What Are Some Common Causes of Testicular Pain?

What Are Some Common Causes of Testicular Pain?

The testicles (testes) are two small, egg-shaped organs that produce sperm and testosterone and are located in the thin pouch of skin called the scrotum behind the penis. Testicular pain can have a number of different causes. Sometimes, the pain originates in the testicles themselves, but other times it comes from the abdomen, groin, or another part of the pelvic region. The following are some of the most common causes of testicular pain:

Kidney Stones

Kidney stones are solid masses of minerals and salts that can form in the kidneys. These stones can move into or block the ureters (the tubes connecting the kidneys and bladder) and can lead to painful urination, blood in the urine, nausea, vomiting, and pain in the groin, scrotum, back, and testicles. It may be possible to pass smaller kidney stones by drinking plenty of water and managing pain with over-the-counter medications, but larger stones may require surgery for their removal.

Testicular Trauma

The testicles are extremely sensitive organs, so any impact or trauma to them can cause significant pain for an individual. An injury can cause immediate, intense pain in the testicles or a lasting dull ache. Trauma to the testicles can also form a hematocele (i.e., the collection of blood around one or both testicles), so if pain and swelling persists after an injury, it is important to seek medical attention.

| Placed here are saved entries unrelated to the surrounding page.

`src/rtl/can_errcnt_pkg.sv`:
```
package can_errcnt_pkg;

    // Operation selected for the transmit counter in one cycle
    typedef enum logic [1:0] {
        TXOP_HOLD = 2'd0,
        TXOP_ADD  = 2'd1,
        TXOP_SUB  = 2'd2
    } tx_op_e;

    // Operation selected for the receive counter in one cycle
    typedef enum logic [1:0] {
        RXOP_HOLD = 2'd0,
        RXOP_ADD  = 2'd1,
        RXOP_SUB  = 2'd2,
        RXOP_RUN  = 2'd3
    } rx_op_e;

endpackage

```
`src/rtl/can_fc_wrport.sv`:
```
module can_fc_wrport #(
    parameter int unsigned CNT_W     = 8,
    parameter int unsigned TEST_W    = 3,
    parameter logic [2:0]  TEST_CODE = 3'b100,
    localparam int unsigned WORD_W   = 2 * CNT_W
) (
    input  logic [TEST_W-1:0] test_sel,
    input  logic              halted,
    input  logic              wr_en,
    input  logic [WORD_W-1:0] wr_data,
    input  logic [CNT_W-1:0]  tx_cnt,
    input  logic [CNT_W-1:0]  rx_cnt,
    output logic              wr_accept,
    output logic [CNT_W-1:0]  wr_value,
    output logic [WORD_W-1:0] rd_word
);
    logic test_match;

    always_comb begin
        test_match = (test_sel == TEST_W'(TEST_CODE));
        wr_accept  = wr_en && test_match && halted;
        // upper field carries the value for both counters
        wr_value   = wr_data[WORD_W-1:CNT_W];
        rd_word    = {tx_cnt, rx_cnt};
    end
endmodule

```
`src/rtl/can_fc_txnext.sv`:
```
module can_fc_txnext
    import can_errcnt_pkg::*;
#(
    parameter int unsigned CNT_W       = 8,
    parameter int unsigned TX_ERR_STEP = 8,
    localparam int unsigned SUM_W      = CNT_W + 1
) (
    input  logic [CNT_W-1:0] tx_cnt,
    input  logic             tx_err,
    input  logic             tx_ok,
    output logic [CNT_W-1:0] tx_nxt,
    output logic             tx_over
);
    localparam logic [SUM_W-1:0] CNT_MAX = SUM_W'((1 << CNT_W) - 1);

    tx_op_e           op;
    logic [SUM_W-1:0] sum;

    always_comb begin
        if (tx_err)     op = TXOP_ADD;
        else if (tx_ok) op = TXOP_SUB;
        else            op = TXOP_HOLD;

        sum     = {1'b0, tx_cnt} + SUM_W'(TX_ERR_STEP);
        tx_over = (op == TXOP_ADD) && (sum > CNT_MAX);

        unique case (op)
            TXOP_ADD: tx_nxt = tx_over ? CNT_MAX[CNT_W-1:0] : sum[CNT_W-1:0];
            TXOP_SUB: tx_nxt = (tx_cnt == '0) ? '0 : tx_cnt - CNT_W'(1);
            default:  tx_nxt = tx_cnt;
        endcase
    end
endmodule

```
`src/rtl/can_fc_rxnext.sv`:
```
module can_fc_rxnext
    import can_errcnt_pkg::*;
#(
    parameter int unsigned CNT_W        = 8,
    parameter int unsigned RECOVER_RUNS = 128,
    localparam int unsigned SUM_W       = CNT_W + 1
) (
    input  logic [CNT_W-1:0] rx_cnt,
    input  logic             bus_off,
    input  logic             rx_err,
    input  logic             rx_ok,
    input  logic             idle_run,
    output logic [CNT_W-1:0] rx_nxt,
    output logic             recovered
);
    localparam logic [SUM_W-1:0] CNT_MAX = SUM_W'((1 << CNT_W) - 1);

    rx_op_e           op;
    logic [SUM_W-1:0] inc;

    always_comb begin
        if (bus_off)     op = idle_run ? RXOP_RUN : RXOP_HOLD;
        else if (rx_err) op = RXOP_ADD;
        else if (rx_ok)  op = RXOP_SUB;
        else             op = RXOP_HOLD;

        inc       = {1'b0, rx_cnt} + SUM_W'(1);
        recovered = (op == RXOP_RUN) && (inc >= SUM_W'(RECOVER_RUNS));

        unique case (op)
            RXOP_ADD: rx_nxt = (inc > CNT_MAX) ? CNT_MAX[CNT_W-1:0] : inc[CNT_W-1:0];
            RXOP_SUB: rx_nxt = (rx_cnt == '0) ? '0 : rx_cnt - CNT_W'(1);
            RXOP_RUN: rx_nxt = recovered ? '0 : inc[CNT_W-1:0];
            default:  rx_nxt = rx_cnt;
        endcase
    end
endmodule

```
`src/rtl/can_fc_status.sv`:
```
module can_fc_status #(
    parameter int unsigned CNT_W       = 8,
    parameter int unsigned PASSIVE_LVL = 128
) (
    input  logic [CNT_W-1:0] tx_cnt,
    input  logic [CNT_W-1:0] rx_cnt,
    input  logic             bus_off_q,
    output logic             err_active,
    output logic             err_passive
);
    logic over_lvl;

    always_comb begin
        over_lvl    = (tx_cnt >= CNT_W'(PASSIVE_LVL)) || (rx_cnt >= CNT_W'(PASSIVE_LVL));
        err_passive = !bus_off_q && over_lvl;
        err_active  = !bus_off_q && !over_lvl;
    end
endmodule

```
`src/rtl/can_errcnt_top.sv`:
```
module can_errcnt_top #(
    parameter int unsigned CNT_W        = 8,
    parameter int unsigned TEST_W       = 3,
    parameter logic [2:0]  TEST_CODE    = 3'b100,
    parameter int unsigned TX_ERR_STEP  = 8,
    parameter int unsigned PASSIVE_LVL  = 128,
    parameter int unsigned RECOVER_RUNS = 128,
    localparam int unsigned WORD_W      = 2 * CNT_W
) (
    input  logic              clk,
    input  logic              rst_n,
    input  logic              reset_req,
    input  logic              ev_tx_err,
    input  logic              ev_rx_err,
    input  logic              ev_tx_ok,
    input  logic              ev_rx_ok,
    input  logic              ev_idle_run,
    input  logic [TEST_W-1:0] test_sel,
    input  logic              halted,
    input  logic              wr_en,
    input  logic [WORD_W-1:0] wr_data,
    output logic [WORD_W-1:0] rd_data,
    output logic [CNT_W-1:0]  tx_count,
    output logic [CNT_W-1:0]  rx_count,
    output logic              err_active,
    output logic              err_passive,
    output logic              bus_off
);
    typedef struct packed {
        logic [CNT_W-1:0] tx;
        logic [CNT_W-1:0] rx;
        logic             boff;
    } fc_state_t;

    fc_state_t st_d, st_q;

    logic             wr_accept;
    logic [CNT_W-1:0] wr_value;
    logic [CNT_W-1:0] tx_nxt;
    logic             tx_over;
    logic [CNT_W-1:0] rx_nxt;
    logic             recovered;

    can_fc_wrport #(
        .CNT_W     (CNT_W),
        .TEST_W    (TEST_W),
        .TEST_CODE (TEST_CODE)
    ) u_wrport (
        .test_sel  (test_sel),
        .halted    (halted),
        .wr_en     (wr_en),
        .wr_data   (wr_data),
        .tx_cnt    (st_q.tx),
        .rx_cnt    (st_q.rx),
        .wr_accept (wr_accept),
        .wr_value  (wr_value),
        .rd_word   (rd_data)
    );

    can_fc_txnext #(
        .CNT_W       (CNT_W),
        .TX_ERR_STEP (TX_ERR_STEP)
    ) u_txnext (
        .tx_cnt  (st_q.tx),
        .tx_err  (ev_tx_err),
        .tx_ok   (ev_tx_ok),
        .tx_nxt  (tx_nxt),
        .tx_over (tx_over)
    );

    can_fc_rxnext #(
        .CNT_W        (CNT_W),
        .RECOVER_RUNS (RECOVER_RUNS)
    ) u_rxnext (
        .rx_cnt    (st_q.rx),
        .bus_off   (st_q.boff),
        .rx_err    (ev_rx_err),
        .rx_ok     (ev_rx_ok),
        .idle_run  (ev_idle_run),
        .rx_nxt    (rx_nxt),
        .recovered (recovered)
    );

    can_fc_status #(
        .CNT_W       (CNT_W),
        .PASSIVE_LVL (PASSIVE_LVL)
    ) u_status (
        .tx_cnt      (st_q.tx),
        .rx_cnt      (st_q.rx),
        .bus_off_q   (st_q.boff),
        .err_active  (err_active),
        .err_passive (err_passive)
    );

    // Next-state selection, highest priority first
    always_comb begin
        st_d = st_q;
        if (reset_req) begin
            st_d = '0;
        end else if (wr_accept) begin
            st_d.tx = wr_value;
            st_d.rx = wr_value;
        end else if (st_q.boff) begin
            st_d.rx = rx_nxt;
            if (recovered) begin
                st_d = '0;
            end
        end else if (tx_over) begin
            st_d      = '0;
            st_d.boff = 1'b1;
        end else begin
            st_d.tx = tx_nxt;
            st_d.rx = rx_nxt;
        end
    end

    always_ff @(posedge clk or negedge rst_n) begin
        if (!rst_n) st_q <= '0;
        else        st_q <= st_d;
    end

    always_comb begin
        tx_count = st_q.tx;
        rx_count = st_q.rx;
        bus_off  = st_q.boff;
    end
endmodule

```
`config.mk`:
```
export PLATFORM = sky130hd
export DESIGN_NAME = can_errcnt_top
export DESIGN_NICKNAME = d
export VERILOG_FILES = /design/src/rtl/can_errcnt_pkg.sv /design/src/rtl/can_fc_wrport.sv /design/src/rtl/can_fc_txnext.sv /design/src/rtl/can_fc_rxnext.sv /design/src/rtl/can_fc_status.sv /design/src/rtl/can_errcnt_top.sv
export SDC_FILE = /design/constraint.sdc
export NUM_CORES = 1
export LEC_CHECK = 0
export BUFFER_PORTS_ARGS = -buffer_cell sky130_fd_sc_hd__buf_2
export CAP_MARGIN = 15
export CORE_ASPECT_RATIO = 1.25
export CORE_MARGIN = 8
export CORE_UTILIZATION = 55
export CTS_CLUSTER_SIZE = 8
export DETAILED_ROUTE_END_ITERATION = 10
export PLACE_DENSITY_LB_ADDON = 0.2
export SLEW_MARGIN = 30
export SYNTH_ARGS = -nofsm -noshare
export SYNTH_HDL_FRONTEND = slang
export SYNTH_SLANG_ARGS = --single-unit
export TNS_END_PERCENT = 5
```
`constraint.sdc`:
```
create_clock -name clk -period 3.6 [get_ports clk]
set_clock_uncertainty 0.2 [all_clocks]
set_input_delay 0.18 -clock clk [delete_from_list [all_inputs] [get_ports clk]]
set_output_delay 0.18 -clock clk [all_outputs]
set_load 0.1 [all_outputs]
```
==> results.toml, run 1 <==
[logic_synthesis]
synth_top_area_share = 0.2005
synth_commonest_cells = "nor2_1 (29), nand2_1 (18), buf_4 (17), dfrtp_1 (17)"
ys_warn_count = 0
syn-instance-count = 267
avgSynthCellArea_um2 = 7.948
synth_most_common_cell = "nor2_1"
seq_area_frac_synth = 0.2005
synth_enable_flop_cells = 0
async_flop_share = 1.000
synth_seq_cells = 17
yosysUniqueCellTypes = 73
synth_nets = 306
synth_top_flop_cell = "dfrtp_1"
ys_top_cells_by_area = "dfrtp_1 (20%), buf_4 (6.0%), ha_1 (5.9%), nor2_1 (5.1%), a21oi_1 (3.8%)"
yosys.area.top_type = "dfrtp_1"
netlist_area_mm2 = 0.002122

[global_route]
grt_pass1_vias = 1991
grt_pass1_wl_um = 9770
grtUsageTotal = 0.1944
met2_usage = 0.3660
antenna_found_initial = 0
busiest_layer = "met2"
met3_usage = 0.02358
grt_use_met1 = 0.2078
overflow = 0
grt_max_degree = 19

[critical_path]
crit_chain = "ha_1 > nand2_1 > and4_1 > a311oi_2 > nor2b_1 > o311ai_1 > a21oi_1"
cp_max_fo = 9
crit_buf_inv = 0
required_ps = 3520
startpoint_type = "flop"
crit_type = "flop to flop"
end_kind = "flop"
cp_top_family = "compound AO/OA/AOI/OAI gates"
crit_path_max_incr_delay_ps = 500
crit_arrival_ps = 2530
cp_slowest_cell = "a311oi_2"

[routing]
antenna_left = 0
num_vias = 2083
avgRoutedWirePerCell_um = 18.23
post-route-drc-count = 0
routed_via_density = 6.199
drtIter0Drc = 175
drt-total-wl_um = 6124
drt_first_pass_iters = 4

[sta]
rsz0062_at_grt = "no"
final_max_slew_viol_count = 0
fin_crit_sh = 0.7252
hold_violations = 0
fmax_mhz = 383.1
finalSetupViolations = 0
setup_tns_ps = 0
worstMarginPinSlew_ps = 674.2
fin_ws_ps = 989.4
slew_headroom = 0.5471
finalCriticalPeriod_ps = 2611

[pwr]
powerDensity_mw_per_mm2 = 515.6
combPwrFrac = 0.645
ir_worst_vdd_mv = 0.3204
switching_power_w = 0.0007243
p_total_w = 0.001190
clkPwrFrac = 0.117
p_leak_nw = 1.029
switching_share = 0.6089
p_int_w = 0.0004652
p_seq_frac = 0.237

[floorplanning]
dieArea_mm2 = 0.006114
design.core.area_mm2 = 0.003754
fp-row-count = 25
die_x_um = 71.56
ios = 64
start_util = 0.5653
die_h_um = 85.45

[place]
pre_cts_ws_ps = 1009
routabilityCongestion = 0.9521
placed_cells = 329
portBuffers = 55
dp_hpwl_um = 4694

[final_layout]
num-nets-final = 336
final_layout_size_suffix_gt1_frac = 0.2905
fill_cells = 368
antenna_cells = 0
synthToLayoutAreaGrowth_pct = 8.726
instances_no_fill = 336
fin_util = 0.6147

[clock_tree]
path_clk_slew_ps = 60
clock-root-buffer = "clkbuf_8"
clk_path_buf_depth = 2
cts_tree = "built"
cts.sinks = 17
cts_buffers = 3
htreeDepth = 1
postCtsSetupBuffers = 0
clk_latency_ps = 250

[run_status]
status = "complete, no violations"

[run]
drv_cap = 0

[worst_hold_path]
hold_class = "input pin to flop"
==> stage by stage <==
| step | hold WS (ps) | area, um2 |
|---|---|---|
| global placement | -75.61 | 2232 |
| global route | 23.73 | 2307 |
| floorplan | -315.6 | 2122 |
| CTS | 7.442 | 2307 |
| finish | 7.986 | 2307 |
| detailed placement | -66.40 | 2232 |
==> registers in the layout, summed over array words and instances, names as in the netlist <==
register	flops
rx_count	8
tx_count	8
bus_off	1
==> repair_timing <==
item,CTS,global route
gates resized for setup,0,0
hold buffers,3,0
hold endpoints to repair,19,0
==> logic make-up (layout without fill, tap and decap cells) <==
family / count (synthesis) / count (layout) / synth area share
XOR/XNOR: 8 / 8 / 0.03302
buffers and inverters: 45 / 74 / 0.1244
multiplexers: 1 / 1 / 0.004717
AO/OA/AOI/OAI: 79 / 79 / 0.3007
AND/OR/NAND/NOR: 107 / 107 / 0.2777
flip-flops: 17 / 17 / 0.2005
adder cells (fa/ha/maj): 10 / 10 / 0.05896
==> final cells by class <==
| cell class | count | area, um2 | area share |
|---|---|---|---|
| sequential | 17 | 425.4 | 0.1844 |
| inverter | 11 | 41.29 | 0.01790 |
| tap | 40 | 50.05 | 0.02169 |
| clock buffer | 4 | 45.04 | 0.01952 |
| multi-input combinational | 205 | 1433 | 0.6209 |
| timing repair buffer | 59 | 312.8 | 0.1356 |
==> routing by layer <==
layer	share of wire	vias to the layer above
met5	0	-
met4	0.021	0
met3	0.032	10
met2	0.54	50
met1	0.40	997
li1	-	1026
==> placed cells by master, fill, tap and decap left out, drive strengths merged, types with 3 or more instances in the layout <==
cell type    netlist  final
nand2b             4      4
nand4              5      5
nor2b              4      4
nor2              29     29
dlygate4sd3        0      3
xor2               4      4
xnor2              4      4
o22ai              3      3
nand3             16     16
nand3b             3      3
a211oi             5      5
o21bai             3      3
ha                10     10
clkbuf             6      4
and3               4      4
and4               4      4
a21oi             18     18
inv               11     11
a31oi             10     10
a32oi              5      5
nand2             19     19
nor3               7      7
buf               28     56
o21ai              8      8
dfrtp             17     17
==> tightest hold or removal path, stage by stage <==
cell and delay [ps]:
buf_2 90, nand2_1 70, a21oi_1 70
==> power groups by stage <==
stage               logic [W]  clock network [W]  registers (W)
floorplan            0.000534                  0       0.000422
CTS                  0.000767           0.000144       0.000281
global route         0.000805           0.000151       0.000288
finish               0.000767           0.000140       0.000282
global placement     0.000754                  0       0.000283
detailed placement   0.000762                  0       0.000284
==> path summary, 6_finish.rpt <==
| path | from | to | slack (ps) | cells past startpoint |
|---|---|---|---|---|
| setup / recovery | rx_count[0] | rx_count[1] | 990 | 7 |
| hold / removal | wr_data[8] | tx_count[0] | 8 | 3 |
| setup reg to reg | rx_count[0] | rx_count[1] | 990 | 7 |
| hold reg to reg | tx_count[2] | tx_count[2] | 490 | 2 |
| max in group asynchronous | rst_n | tx_count[4] | 2710 | 2 |
| min in group asynchronous | rst_n | tx_count[0] | 200 | 2 |
(Power assumes the default switching activity.)
==> run 2, diff against run 1 <==
--- a/config.mk
+++ b/config.mk
@@ -9,7 +9,7 @@
 export CAP_MARGIN = 15
 export CORE_ASPECT_RATIO = 1.25
 export CORE_MARGIN = 8
-export CORE_UTILIZATION = 55
+export CORE_UTILIZATION = 53
 export CTS_CLUSTER_SIZE = 8
 export DETAILED_ROUTE_END_ITERATION = 10
 export PLACE_DENSITY_LB_ADDON = 0.2
==> constraint.sdc (replaced) <==
create_clock -name clk -period 2.51 [get_ports clk]
set_clock_uncertainty 0.2 [all_clocks]
set_input_delay 0.1255 -clock clk [delete_from_list [all_inputs] [get_ports clk]]
set_output_delay 0.1255 -clock clk [all_outputs]
set_load 0.1 [all_outputs]
==> results.toml, run 2 (same netlist as run 1, synthesis figures left out) <==
[global_route]
grt_pass1_wl_um = 10010
overflow = 0
grtUsageTotal = 0.1949
grt_pass1_vias = 2102
antenna_found_initial = 0
grt_max_degree = 19

[routing]
drt_first_pass_iters = 5
antenna_left = 0
drtIter0Drc = 153
drt-total-wl_um = 6109
avgRoutedWirePerCell_um = 16.78
post-route-drc-count = 0
routed_via_density = 6.071
num_vias = 2210

[sta]
rsz0062_at_grt = "no"
slew_headroom = 0.6382
fmax_mhz = 422.2
finalCriticalPeriod_ps = 2369
hold_violations = 0
final_max_slew_viol_count = 0
finalSetupViolations = 0
worstMarginPinSlew_ps = 541.5
hold_ws_ps = 35.34
fin_crit_sh = 0.9436

[clock_tree]
htreeDepth = 1
clock-root-buffer = "clkbuf_8"
cts_buffers = 3
clk_latency_ps = 250
clk_path_buf_depth = 2
cts.sinks = 17
cts_tree = "built"
path_clk_slew_ps = 70

[final_layout]
most-common-layout-cells = "buf_2 (55), nor2_1 (28), nand2_1 (18), a21oi_1 (16), nand3_1 (16)"
synthToLayoutAreaGrowth_pct = 15.68
num-nets-final = 350
final_layout_size_suffix_gt1_frac = 0.3355
fill_cells = 376
instances_no_fill = 364
final_common_cell = "buf_2"
multi_input_area_mm2 = 0.001445
regArea_um2 = 429.2
antenna_cells = 0

[floorplanning]
fp-row-count = 25
ios = 64
die_h_um = 86.75
dieArea_mm2 = 0.006297
design.core.area_mm2 = 0.003816
die_x_um = 72.60
start_util = 0.5561

[pwr]
ir_worst_vdd_mv = 0.5198
p_leak_nw = 1.102
powerDensity_mw_per_mm2 = 714.4
p_seq_frac = 0.225
p_int_w = 0.0006954
switching_share = 0.6035
combPwrFrac = 0.655
clkPwrFrac = 0.120
switching_power_w = 0.001058

[run_status]
status = "complete, no violations"

[critical_path]
cp_top_family = "compound AO/OA/AOI/OAI gates"
crit_buf_inv = 0
startpoint_type = "flop"
crit_arrival_ps = 2300
cp_slowest_cell = "dfrtp_1"
required_ps = 2440
crit_type = "flop to flop"
crit_path_max_incr_delay_ps = 500
crit_chain = "ha_1 > xor2_1 > nand2_1 > o211a_1 > and2_1 > a32oi_1 > o22ai_1"
end_kind = "flop"
cp_max_fo = 7

[place]
portBuffers = 55
routabilityCongestion = 0.9078
dp_hpwl_um = 4796
placed_cells = 354

[run]
drv_cap = 0

[worst_hold_path]
hold_class = "input pin to flop"
## run 2: cell count changes in the layout (fill, tap and decap cells not counted), sizes merged
cell         before  now
buf              56   67
clkbuf            4    3
clkinv            0    1
dlygate4sd3       3    6
## run 2: what timing repair did
| action | in CTS | in global routing |
|---|---|---|
| resized for setup | 0 | 2 |
| endpoints found under the setup margin | 0 | 2 |
| setup buffers | 0 | 0 |
| hold buffers | 6 | 0 |
| hold endpoints to repair | 23 | 0 |
## run 2: routing by layer
| layer | routed length, um | track usage | share of wire | vias to the layer above |
|---|---|---|---|---|
| li1 | - | - | - | 1059 |
| met2 | 3176 | 0.3361 | 0.52 | 77 |
| met1 | 2491 | 0.2296 | 0.41 | 1058 |
| met3 | 266 | 0.02309 | 0.044 | 16 |
| met4 | 176 | 0.09489 | 0.029 | 0 |
| met5 | 0 | 0 | 0 | - |
## run 2: tightest hold or removal path, stage by stage
cell and delay (ps):
buf_2 70, o21bai_1 120, a21oi_1 130
## run 2: path summary, 6_finish.rpt
| kind | from | endpoint | slack (ps) | cells past startpoint |
|---|---|---|---|---|
| max in group asynchronous | rst_n | rx_count[0] | 1660 | 2 |
| min in group asynchronous | rst_n | tx_count[0] | 130 | 2 |
| worst max-delay path | tx_count[4] | tx_count[3] | 140 | 7 |
| worst min-delay path | wr_data[15] | rx_count[7] | 40 | 3 |
| worst max register to register | tx_count[4] | tx_count[3] | 140 | 7 |
| worst min register to register | tx_count[2] | tx_count[2] | 470 | 2 |
## run 2: power groups by stage
stage / Sequential, W / Combinational (W) / Clock (W)
after CTS: 0.000392 / 0.00115 / 0.000214
after global placement: 0.000396 / 0.00113 / 0
after detailed placement: 0.000397 / 0.00114 / 0
after global routing: 0.000402 / 0.00121 / 0.000230
after floorplan: 0.000606 / 0.000769 / 0
final: 0.000394 / 0.00115 / 0.000210
## run 2: stage by stage
step           setup TNS, ps  area (um2)  total power (W)    util  worst slack [ps]
3_3_place_gp               0        2342         0.001526  0.6138             191.6
4_1_cts                    0        2449         0.001753  0.6416             135.9
3_5_place_dp               0        2342         0.001533  0.6138             151.9
2_1_floorplan          -3117        2132         0.001376       -            -351.7
5_1_grt                    0        2455         0.001840  0.6433             4.789
6_report                   0        2455         0.001754  0.6433             141.5
## run 2: area by class of cell
cell class	instances	area share
multi-input cells	205	0.5887
flip-flops and latches	17	0.1748
repair buffers	73	0.1733
well taps	54	0.02752
clock buffers	3	0.01682
inverters	11	0.01682
clock inverters	1	0.002039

Sexually Transmitted Infections

Some sexually transmitted infections (STIs) including gonorrhea and chlamydia can trigger testicular and/or scrotal pain. These STIs can cause other symptoms such as painful urination and unusual discharge from the penis, so it is necessary to be screened for STIs and seek early treatment if there is a possibility that you have become infected with one.

Testicular Torsion

Testicular torsion happens when the spermatic cord, which is made of blood vessels, nerves, and ducts, becomes twisted. This can result in the loss of a testicle if not quickly addressed. The twisted cord disrupts blood flow to the scrotum, leading to sudden and intense pain, swelling, fever, frequent urination, nausea, and vomiting. Urgent medical care is necessary for such acute testicular pain.

Testicular Cancer

Testicular cancer is most prevalent among men aged 15-35 years. A lump in a testicle might indicate testicular cancer. Although these lumps are usually painless, untreated masses can lead to scrotal pain, heaviness, or achiness in the testicles. Again, prompt medical attention is crucial if a lump is discovered in the testicles.


There are many reasons why a person may experience testicular pain, so when in doubt, seek the advice of a knowledgeable health care professional. This person can properly diagnose you and help you find the treatment you need.